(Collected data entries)
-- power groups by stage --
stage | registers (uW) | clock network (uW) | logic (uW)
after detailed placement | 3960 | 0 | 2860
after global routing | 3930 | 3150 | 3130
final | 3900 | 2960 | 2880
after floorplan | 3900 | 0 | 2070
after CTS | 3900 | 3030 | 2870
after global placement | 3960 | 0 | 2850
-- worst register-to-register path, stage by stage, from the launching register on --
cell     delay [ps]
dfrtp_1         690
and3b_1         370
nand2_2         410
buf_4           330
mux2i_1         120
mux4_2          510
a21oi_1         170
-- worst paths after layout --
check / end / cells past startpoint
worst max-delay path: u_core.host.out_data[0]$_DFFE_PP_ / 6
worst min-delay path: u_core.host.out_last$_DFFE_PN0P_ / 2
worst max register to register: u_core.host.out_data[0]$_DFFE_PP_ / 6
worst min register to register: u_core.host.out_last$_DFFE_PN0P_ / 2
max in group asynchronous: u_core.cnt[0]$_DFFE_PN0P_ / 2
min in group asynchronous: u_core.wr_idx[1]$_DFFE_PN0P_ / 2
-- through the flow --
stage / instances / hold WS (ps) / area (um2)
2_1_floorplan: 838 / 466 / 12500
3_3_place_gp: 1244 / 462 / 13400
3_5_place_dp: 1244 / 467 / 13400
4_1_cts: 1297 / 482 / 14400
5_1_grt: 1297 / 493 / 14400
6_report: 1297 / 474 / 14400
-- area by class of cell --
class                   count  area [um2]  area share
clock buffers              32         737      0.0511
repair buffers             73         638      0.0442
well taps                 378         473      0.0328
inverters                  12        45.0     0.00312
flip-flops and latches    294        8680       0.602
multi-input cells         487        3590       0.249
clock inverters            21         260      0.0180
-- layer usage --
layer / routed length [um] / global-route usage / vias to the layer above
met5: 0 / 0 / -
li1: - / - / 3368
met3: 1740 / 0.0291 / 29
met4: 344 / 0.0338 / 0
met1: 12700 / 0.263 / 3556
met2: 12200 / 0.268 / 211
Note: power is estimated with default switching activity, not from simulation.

Exercise objective: From the line containing "met4: 344 / 0.0338 / 0" to the last line of the records above, please write out every line exactly and add nothing.

Result of the exercise:
met4: 344 / 0.0338 / 0
met1: 12700 / 0.263 / 3556
met2: 12200 / 0.268 / 211
Note: power is estimated with default switching activity, not from simulation.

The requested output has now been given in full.